Norman Foster
The Architect's Studio
The Architect's Studio:
8 September 9 December 2001
The Architect's Studio series of exhibitions
at Louisiana, realized with support
from The Margot and Thorvald Dreyer's Foundation,
focuses on some of the
most innovative architects of our time. These
shows have been conceived as
a series of studio exhibitions, offering insight
into each architect's work
processes, methods, and sources of inspiration.
The presentation of the
distinguished British architect Norman Foster
is the third in this series, so far
including Frank O. Gehry and Henning Larsen.

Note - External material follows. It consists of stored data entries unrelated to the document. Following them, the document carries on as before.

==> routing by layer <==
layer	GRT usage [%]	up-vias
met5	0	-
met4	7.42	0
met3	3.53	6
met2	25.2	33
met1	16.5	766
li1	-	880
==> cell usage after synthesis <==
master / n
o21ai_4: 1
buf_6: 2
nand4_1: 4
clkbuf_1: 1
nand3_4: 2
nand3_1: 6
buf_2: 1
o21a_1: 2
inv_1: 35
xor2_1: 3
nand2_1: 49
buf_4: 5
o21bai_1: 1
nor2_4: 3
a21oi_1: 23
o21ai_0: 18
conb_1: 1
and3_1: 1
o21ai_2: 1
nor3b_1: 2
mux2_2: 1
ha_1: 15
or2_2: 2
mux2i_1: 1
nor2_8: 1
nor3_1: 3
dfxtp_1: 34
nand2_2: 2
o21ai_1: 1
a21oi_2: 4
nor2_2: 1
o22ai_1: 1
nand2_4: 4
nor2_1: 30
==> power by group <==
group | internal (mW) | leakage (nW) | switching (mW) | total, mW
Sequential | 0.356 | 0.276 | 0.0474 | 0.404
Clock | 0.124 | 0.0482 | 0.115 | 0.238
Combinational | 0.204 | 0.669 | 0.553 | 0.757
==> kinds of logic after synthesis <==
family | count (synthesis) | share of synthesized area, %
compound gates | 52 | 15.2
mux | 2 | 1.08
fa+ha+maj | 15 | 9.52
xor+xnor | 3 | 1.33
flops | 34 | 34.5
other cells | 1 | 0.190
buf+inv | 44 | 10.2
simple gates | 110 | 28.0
[config.mk]
export PLATFORM = sky130hd
export DESIGN_NAME = multicycle_control_unit
export DESIGN_NICKNAME = d
export VERILOG_FILES = /design/src/rtl/multicycle_control_unit.sv
export SDC_FILE = /design/constraint.sdc
export NUM_CORES = 1
export LEC_CHECK = 0
export CAP_MARGIN = 15
export CORE_MARGIN = 2
export CORE_UTILIZATION = 40
export CTS_CLUSTER_DIAMETER = 60
export DETAILED_ROUTE_END_ITERATION = 8
export SYNTH_ARGS = -nofsm -noshare
export SYNTH_HDL_FRONTEND = slang
export SYNTH_SLANG_ARGS = --single-unit
[constraint.sdc]
create_clock -name CLK -period 5.9 [get_ports CLK]
set_clock_uncertainty 0.1 [all_clocks]
set_input_delay 0.59 -clock CLK [delete_from_list [all_inputs] [get_ports CLK]]
set_output_delay 0.59 -clock CLK [all_outputs]
set_load 0.01 [all_outputs]
[src/rtl/multicycle_control_unit.sv]
// Registered opcode decoder with a RUN/MEM/WB stall sequencer for data-memory ops.
// Memory ops hold the PC while BUSYWAIT is high and abort after MEM_TIMEOUT busy cycles.
module multicycle_control_unit #(
  parameter int unsigned OPCODE_W    = 8,
  parameter int unsigned ALUOP_W     = 3,
  parameter int unsigned MEM_TIMEOUT = 255,
  parameter int unsigned CNT_W       = 16
) (
  input  logic                CLK,
  input  logic                RESET,
  input  logic [OPCODE_W-1:0] OPCODE,
  input  logic                INSTR_VALID,
  input  logic                BUSYWAIT,
  output logic                IMM,
  output logic                SIGN,
  output logic                WRITEENABLE,
  output logic                WRITESRC,
  output logic                J,
  output logic                BEQ,
  output logic                BNE,
  output logic [ALUOP_W-1:0]  ALUOP,
  output logic                MEMREAD,
  output logic                MEMWRITE,
  output logic                PC_STALL,
  output logic                ILLEGAL,
  output logic                MEM_ERR
);

  localparam logic [OPCODE_W-1:0] OP_LOADI = OPCODE_W'(0);
  localparam logic [OPCODE_W-1:0] OP_MOV   = OPCODE_W'(1);
  localparam logic [OPCODE_W-1:0] OP_ADD   = OPCODE_W'(2);
  localparam logic [OPCODE_W-1:0] OP_SUB   = OPCODE_W'(3);
  localparam logic [OPCODE_W-1:0] OP_AND   = OPCODE_W'(4);
  localparam logic [OPCODE_W-1:0] OP_OR    = OPCODE_W'(5);
  localparam logic [OPCODE_W-1:0] OP_J     = OPCODE_W'(6);
  localparam logic [OPCODE_W-1:0] OP_BEQ   = OPCODE_W'(7);
  localparam logic [OPCODE_W-1:0] OP_BNE   = OPCODE_W'(8);
  localparam logic [OPCODE_W-1:0] OP_MULT  = OPCODE_W'(9);
  localparam logic [OPCODE_W-1:0] OP_LWD   = OPCODE_W'(10);
  localparam logic [OPCODE_W-1:0] OP_LWI   = OPCODE_W'(11);
  localparam logic [OPCODE_W-1:0] OP_SWD   = OPCODE_W'(12);
  localparam logic [OPCODE_W-1:0] OP_SWI   = OPCODE_W'(13);

  localparam logic [ALUOP_W-1:0] ALU_FWD = ALUOP_W'(0);
  localparam logic [ALUOP_W-1:0] ALU_ADD = ALUOP_W'(1);
  localparam logic [ALUOP_W-1:0] ALU_AND = ALUOP_W'(2);
  localparam logic [ALUOP_W-1:0] ALU_OR  = ALUOP_W'(3);
  localparam logic [ALUOP_W-1:0] ALU_MUL = ALUOP_W'(4);

  localparam logic [CNT_W-1:0] TIMEOUT = CNT_W'(MEM_TIMEOUT);

  typedef enum logic [1:0] {
    ST_RUN = 2'd0,
    ST_MEM = 2'd1,
    ST_WB  = 2'd2
  } state_t;

  state_t             state;
  logic [CNT_W-1:0]   cnt;
  logic [CNT_W-1:0]   cnt_next;

  logic               d_imm;
  logic               d_sign;
  logic               d_we;
  logic               d_j;
  logic               d_beq;
  logic               d_bne;
  logic [ALUOP_W-1:0] d_aluop;
  logic               d_rd;
  logic               d_wr;
  logic               d_legal;

  assign cnt_next = cnt + CNT_W'(1);

  // Opcode map decode; every field defaults to 0 so unlisted signals stay low.
  always_comb begin
    d_imm   = 1'b0;
    d_sign  = 1'b0;
    d_we    = 1'b0;
    d_j     = 1'b0;
    d_beq   = 1'b0;
    d_bne   = 1'b0;
    d_aluop = ALU_FWD;
    d_rd    = 1'b0;
    d_wr    = 1'b0;
    d_legal = 1'b1;
    case (OPCODE)
      OP_LOADI: begin d_imm = 1'b1; d_we = 1'b1; end
      OP_MOV:   d_we = 1'b1;
      OP_ADD:   begin d_we = 1'b1; d_aluop = ALU_ADD; end
      OP_SUB:   begin d_we = 1'b1; d_sign = 1'b1; d_aluop = ALU_ADD; end
      OP_AND:   begin d_we = 1'b1; d_aluop = ALU_AND; end
      OP_OR:    begin d_we = 1'b1; d_aluop = ALU_OR; end
      OP_J:     d_j = 1'b1;
      OP_BEQ:   begin d_sign = 1'b1; d_aluop = ALU_ADD; d_beq = 1'b1; end
      OP_BNE:   begin d_sign = 1'b1; d_aluop = ALU_ADD; d_bne = 1'b1; end
      OP_MULT:  begin d_we = 1'b1; d_aluop = ALU_MUL; end
      OP_LWD:   d_rd = 1'b1;
      OP_LWI:   begin d_imm = 1'b1; d_rd = 1'b1; end
      OP_SWD:   d_wr = 1'b1;
      OP_SWI:   begin d_imm = 1'b1; d_wr = 1'b1; end
      default:  d_legal = 1'b0;
    endcase
  end

  // Sequencer: outputs default to 0 each edge and are only held while MEM waits.
  always_ff @(posedge CLK) begin
    if (RESET) begin
      state       <= ST_RUN;
      cnt         <= '0;
      IMM         <= 1'b0;
      SIGN        <= 1'b0;
      WRITEENABLE <= 1'b0;
      WRITESRC    <= 1'b0;
      J           <= 1'b0;
      BEQ         <= 1'b0;
      BNE         <= 1'b0;
      ALUOP       <= '0;
      MEMREAD     <= 1'b0;
      MEMWRITE    <= 1'b0;
      PC_STALL    <= 1'b0;
      ILLEGAL     <= 1'b0;
      MEM_ERR     <= 1'b0;
    end else begin
      IMM         <= 1'b0;
      SIGN        <= 1'b0;
      WRITEENABLE <= 1'b0;
      WRITESRC    <= 1'b0;
      J           <= 1'b0;
      BEQ         <= 1'b0;
      BNE         <= 1'b0;
      ALUOP       <= '0;
      MEMREAD     <= 1'b0;
      MEMWRITE    <= 1'b0;
      PC_STALL    <= 1'b0;
      ILLEGAL     <= 1'b0;
      MEM_ERR     <= 1'b0;
      case (state)
        ST_RUN: begin
          if (INSTR_VALID) begin
            if (!d_legal) begin
              ILLEGAL <= 1'b1;
            end else begin
              IMM         <= d_imm;
              SIGN        <= d_sign;
              WRITEENABLE <= d_we;
              J           <= d_j;
              BEQ         <= d_beq;
              BNE         <= d_bne;
              ALUOP       <= d_aluop;
              MEMREAD     <= d_rd;
              MEMWRITE    <= d_wr;
              PC_STALL    <= d_rd | d_wr;
              if (d_rd || d_wr) begin
                state <= ST_MEM;
                cnt   <= '0;
              end
            end
          end
        end
        ST_MEM: begin
          if (!BUSYWAIT) begin
            // MEMREAD still high here marks the op as a load.
            if (MEMREAD) begin
              state       <= ST_WB;
              WRITEENABLE <= 1'b1;
              WRITESRC    <= 1'b1;
              PC_STALL    <= 1'b1;
            end else begin
              state <= ST_RUN;
            end
          end else if (cnt_next == TIMEOUT) begin
            cnt     <= cnt_next;
            MEM_ERR <= 1'b1;
            state   <= ST_RUN;
          end else begin
            cnt      <= cnt_next;
            IMM      <= IMM;
            ALUOP    <= ALUOP;
            MEMREAD  <= MEMREAD;
            MEMWRITE <= MEMWRITE;
            PC_STALL <= 1'b1;
          end
        end
        ST_WB: begin
          state <= ST_RUN;
        end
        default: begin
          state <= ST_RUN;
        end
      endcase
    end
  end

endmodule

==> impl_metrics.py <==
metrics = {
    "detailed_routing": {
        "postRouteAntennaNets": 0,
        "wire_per_inst_um": 15.7,
        "vias_per_cell": 5.77,
        "drc": 0,
        "first_pass_iters": 4,
        "drt-initial-drc-count": 50,
        "vias": 1586,
        "routed_wl_um": 4320,
    },
    "sta": {
        "fin_crit_sh": 0.455,
        "setup_violations": 0,
        "fin_crit_ns": 2.69,
        "timing.setup.tns_ns": 0,
        "rsz0062_at_grt": "false",
        "max_freq_mhz": 372,
        "finalHoldViolCount": 0,
        "maxSlewHeadroom": 0.373,
        "drv_slew": 0,
        "hold_slack_ns": 0.379,
        "tightest_slew_ns": 0.937,
    },
    "cells_and_area": {
        "final_net_count": 239,
        "drive_above_1_share": 0.0667,
        "areaGrowthSynthToFinish_pct": 19.9,
        "layout.cells.non_filler": 275,
        "nFillCells": 382,
        "antenna_cells": 0,
    },
    "run": {
        "drv_cap": 0,
    },
    "floorplan": {
        "start_util": 0.422,
        "fp.coreArea_mm2": 0.00406,
        "dieHeight_um": 69.4,
        "num_rows": 23,
        "fp.dieW_um": 69.4,
        "dieArea_mm2": 0.00482,
        "ios": 27,
    },
    "cts": {
        "postCtsSetupRepairBufs": 0,
        "cts_max_path_buffers": 2,
        "clock_sinks": 33,
        "clkTransAtPathRegs_ns": 0.07,
        "cts_tree": "done",
        "root_buffer": "clkbuf_8",
        "cts_inserted_buffers": 5,
        "cts_resized": 0,
        "clk_latency_ns": 0.28,
        "postCtsHoldBufs": 0,
        "htree_levels": 2,
    },
    "worst_hold_path": {
        "hp-class": "reg2reg",
    },
    "grt": {
        "grt_pass1_wl_um": 7180,
        "grt_pass1_vias": 1611,
        "grt.overflow.total": 0,
        "antenna_found_initial": 0,
        "grt_util_all_layers": 0.181,
        "grt_max_degree": 27,
    },
    "pwr": {
        "vdd_ir_drop_max_mv": 0.0951,
        "p_leak_nw": 0.676,
        "seqPwrFrac": 0.532,
        "internal_power_uw": 327,
        "p_clk_frac": 0.412,
        "switching_share": 0.222,
        "switching_power_uw": 93.3,
        "p_per_area_mw_per_mm2": 204,
        "comb_power_share": 0.056,
    },
    "synth": {
        "synth_nets": 221,
        "syn_area_mm2": 0.00171,
        "netlist_instances": 207,
        "avgSynthCellArea_um2": 8.27,
        "yosysWarningCount": 0,
        "ys_seq_area_frac": 0.386,
        "yosys.cell_types.count": 48,
        "ys_ff_latch": 33,
    },
    "place": {
        "io_buffers": 26,
        "gp_congestion": 0.841,
        "dp_hpwl_um": 3080,
        "place_inst": 268,
    },
    "worst_setup_path": {
        "cp.required_ns": 5.98,
        "end_kind": "flop",
        "crit_arrival_ns": 2.77,
        "worstPathMaxFanout": 26,
        "critical_path_class": "in2reg",
        "worst_setup_path_start_kind": "input port",
    },
    "outcome": {
        "outcome": "finished, final reports clean",
    },
}
[routing by layer]
metal,global-route usage,part of all wire
met1,0.219,0.47
met2,0.313,0.50
met3,0.0480,0.036
met4,0.0523,0.0030
met5,0,0
[Yosys cell counts (all sizes together)]
| library cell | number | area (µm²) |
|---|---|---|
| a21o | 4 | 30.0 |
| dfxtp | 33 | 661 |
| nor3b | 1 | 7.51 |
| nand3 | 6 | 35.0 |
| a211oi | 1 | 7.51 |
| nor3 | 7 | 51.3 |
| nand4bb | 1 | 11.3 |
| o21a | 1 | 7.51 |
| nor2 | 23 | 86.3 |
| a21oi | 22 | 110 |
| xor2 | 2 | 17.5 |
| nand3b | 3 | 22.5 |
| nand4b | 1 | 8.76 |
| or3 | 5 | 31.3 |
| and3 | 5 | 31.3 |
| and2 | 2 | 12.5 |
| nand2 | 10 | 37.5 |
| o21ai | 15 | 75.1 |
| nor4b | 1 | 8.76 |
| nand4 | 8 | 56.3 |
| a32o | 1 | 10.0 |
| buf | 6 | 32.5 |
| o221ai | 1 | 8.76 |
| xnor2 | 4 | 35.0 |
| or2 | 2 | 12.5 |
| clkbuf | 9 | 35.0 |
| or4 | 4 | 33.8 |
| mux2i | 1 | 10.0 |
| a31oi | 6 | 52.6 |
| nor2b | 2 | 12.5 |
| a22o | 2 | 17.5 |
| a2111oi | 1 | 8.76 |
| and4 | 2 | 17.5 |
| o2bb2ai | 2 | 17.5 |
| inv | 1 | 3.75 |
| nand2b | 3 | 18.8 |
| nor4 | 6 | 43.8 |
| a311oi | 1 | 8.76 |
| ha | 2 | 25.0 |
[cells in the final DEF (no fill, tap or decap), types with 3 or more instances in the layout]
master / count
dfxtp_1: 33
clkdlybuf4s50_1: 26
nor2_1: 23
a21oi_1: 22
o21ai_0: 15
nand2_1: 10
nand4_1: 7
clkbuf_8: 6
nor3_1: 5
nor4_1: 5
nand3_1: 5
or3_1: 5
and3_1: 5
a31oi_1: 5
xnor2_1: 4
a21o_1: 4
nand2b_1: 3
nand3b_1: 3
or4_1: 3
[registers in the layout, indices dropped and copies added (netlist names)]
name / count
ALUOP: 3
BEQ: 1
BNE: 1
ILLEGAL: 1
IMM: 1
J: 1
MEMREAD: 1
MEMWRITE: 1
MEM_ERR: 1
PC_STALL: 1
SIGN: 1
WRITEENABLE: 1
WRITESRC: 1
cnt: 16
state: 2
[power groups by stage]
| stage | registers, mW | logic (mW) | clock network [mW] |
|---|---|---|---|
| after global placement | 0.229 | 0.0227 | 0 |
| after CTS | 0.224 | 0.0232 | 0.175 |
| after detailed placement | 0.229 | 0.0232 | 0 |
| after floorplan | 0.229 | 0.0115 | 0 |
| after global routing | 0.224 | 0.0250 | 0.186 |
| final | 0.224 | 0.0233 | 0.173 |
[worst paths after layout]
path	start	endpoint	slack [ns]	cells past startpoint
setup reg to reg	cnt[0]	MEMWRITE	3.27	7
hold reg to reg	ALUOP[2]	ALUOP[2]	0.38	1
setup / recovery	RESET	J	3.21	4
hold / removal	ALUOP[2]	ALUOP[2]	0.38	1
[worst max-delay path: stages]
cell	delay, ns
clkdlybuf4s50_1	0.89
nor4_1	0.80
nand2_1	0.22
nor4b_1	0.26
[stage by stage]
step	utilization	power [mW]	setup slack [ns]	area (µm²)
final	0.506	0.420	3.21	2050
after global routing	0.506	0.434	3.09	2050
after CTS	0.506	0.422	3.22	2050
after detailed placement	0.485	0.252	2.93	1970
after global placement	0.485	0.251	3.03	1970
after floorplan	-	0.240	3.62	1710
[area by class of cell]
| cell class | instances | area, µm² | share of cell area |
|---|---|---|---|
| multi-input combinational | 158 | 981 | 0.477 |
| sequential | 33 | 661 | 0.322 |
| timing repair buffer | 26 | 260 | 0.127 |
| clock buffer | 7 | 86.3 | 0.0420 |
| tap | 50 | 62.6 | 0.0305 |
| inverter | 1 | 3.75 | 0.00183 |
[cell families (layout without fill, tap and decap cells)]
| family | count (synthesis) | in the layout | share of synthesized area |
|---|---|---|---|
| fa+ha+maj | 2 | 2 | 0.0146 |
| simple gates | 92 | 92 | 0.315 |
| flops | 33 | 33 | 0.386 |
| compound gates | 57 | 57 | 0.207 |
| buf+inv | 16 | 34 | 0.0416 |
| mux | 1 | 1 | 0.00584 |
| xor+xnor | 6 | 6 | 0.0307 |
(Power assumes the default switching activity.)
## config.mk

```make
export PLATFORM = sky130hd
export DESIGN_NAME = bist_response_analyzer_flat
export DESIGN_NICKNAME = d
export VERILOG_FILES = /design/src/rtl/bist_pkg.sv /design/src/rtl/bist_response_analyzer_if.sv /design/src/rtl/bist_misr.sv /design/src/rtl/bist_response_analyzer.sv /design/src/flat_wrapper.sv
export SDC_FILE = /design/constraint.sdc
export NUM_CORES = 1
export LEC_CHECK = 0
export ABC_CLOCK_PERIOD_IN_PS = 1750
export BUFFER_PORTS_ARGS = -buffer_cell sky130_fd_sc_hd__buf_2
export CORE_ASPECT_RATIO = 1.75
export CORE_MARGIN = 5
export CORE_UTILIZATION = 49
export CTS_CLUSTER_DIAMETER = 200
export CTS_CLUSTER_SIZE = 12
export DETAILED_ROUTE_END_ITERATION = 8
export PLACE_DENSITY = 0.86
export REMOVE_ABC_BUFFERS = 1
export SYNTH_ARGS = -nofsm -noshare
export SYNTH_HDL_FRONTEND = slang
export SYNTH_SLANG_ARGS = --single-unit
```

## constraint.sdc

```tcl
create_clock -name clk -period 1.75 [get_ports clk]
set_input_delay 0.0875 -clock clk [delete_from_list [all_inputs] [get_ports clk]]
set_output_delay 0.0875 -clock clk [all_outputs]
set_load 0.02 [all_outputs]
```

Foster and Partners is an international architecture
and design practice - one
of the largest in Europe with project
offices worldwide. Its main design studio
is located on the Thames riverside in London,
and this is where each new
project is begun. As a workplace, it is open
24 hours a day, seven days a
week. Even by international standards, the studio
is huge, with more than 550
architects working on something like 100 projects
all over the globe.
Professionally, it is a self-sufficient world
with its own model workshop, graphics
department and photographic studio.
Most of the staff work at long desks in the
main design studio with its tall
panorama windows overlooking the Thames. No
employee has a private
office, including Foster and his partners. Consultations
with clients are held in
an area along the large panorama window, in
the midst of ongoing
experiments with models and mock-ups. The long
tables that dominate the
work space are filled with computers, sketches,
drawings, models and samples
of materials.
The story of this unique studio designed
by Foster himself, of course and
the very special way it works, is the theme
of this exhibition: the working
process, the path from idea to realization,
the dialogue between architects,
engineers, model makers, computer operators
and contractors.
To illustrate as clearly as possible the
wide range of Foster's work and the
challenges it presents at all levels, the exhibition
concentrates on three
projects, each on a different scale: the new
headquarters of Swiss Re, the
world's largest reinsurance company, in the
heart of the city of London; the
Chesa Futura apartments in St. Moritz in the
Swiss Alps and the Nomos table
and desk system for the firm Tecno. The two
building projects are still under
construction.
A pivotal point in all projects recently realized
by Foster and Partners is the
imaginative coupling of technological and ecological
concerns. To achieve its
goals, the firm makes use of the very newest
technologies.
Norman Foster, who in 1999 was awarded the
prestigious Pritzker Architecture
Prize considered the Nobel Prize of architecture
is one of our most prolific
contemporary architects. His remarkable buildings
and urban projects have
transformed cityscapes, renewed transportation
systems and restored city
centres all over the world. Among his latest
commissions are some of the most
remarkable architectural projects of recent
years, including the reconstruction
of the Reichstag in Berlin, the design of the
Great Court at the British Museum
in London, the Millennium Bridge (the first
new Thames crossing for more than
100 years), and the new Hong Kong International
Airport - the world's largest
airport terminal. Many of these aesthetically
and technologically
groundbreaking projects are based on ecology-conscious
concepts, setting
new standards for the interaction of buildings
with their environment.
For several years the Foster studio has collaborated
with the Danish artist Per
Arnoldi who has been the colour and graphics
consultant on projects such as
the 52-story Commerzbank Headquarters in Frankfurt
the tallest building in
Europe and the Reichstag in Berlin. Arnoldi
has designed the graphics and
the poster for the Foster exhibition at Louisiana.
Exhibition Catalogue
A catalogue, the third in The Architect's Studio
series, will be published,
featuring an article on the Swiss Re project,
"The Coming of the Cosmic
Skyscraper", by the distinguished architecture
critic and author Charles
Jencks, and an article on Norman Foster's studio,
"The Politics of
Architecture", by Jonathan Glansey, the
architecture and design editor of
The Guardian.
Lecture by Per Arnoldi
Wednesday, 7 November, at 19.30: Lecture (in
Danish) by Per Arnoldi,
entitled "Working with Norman Foster".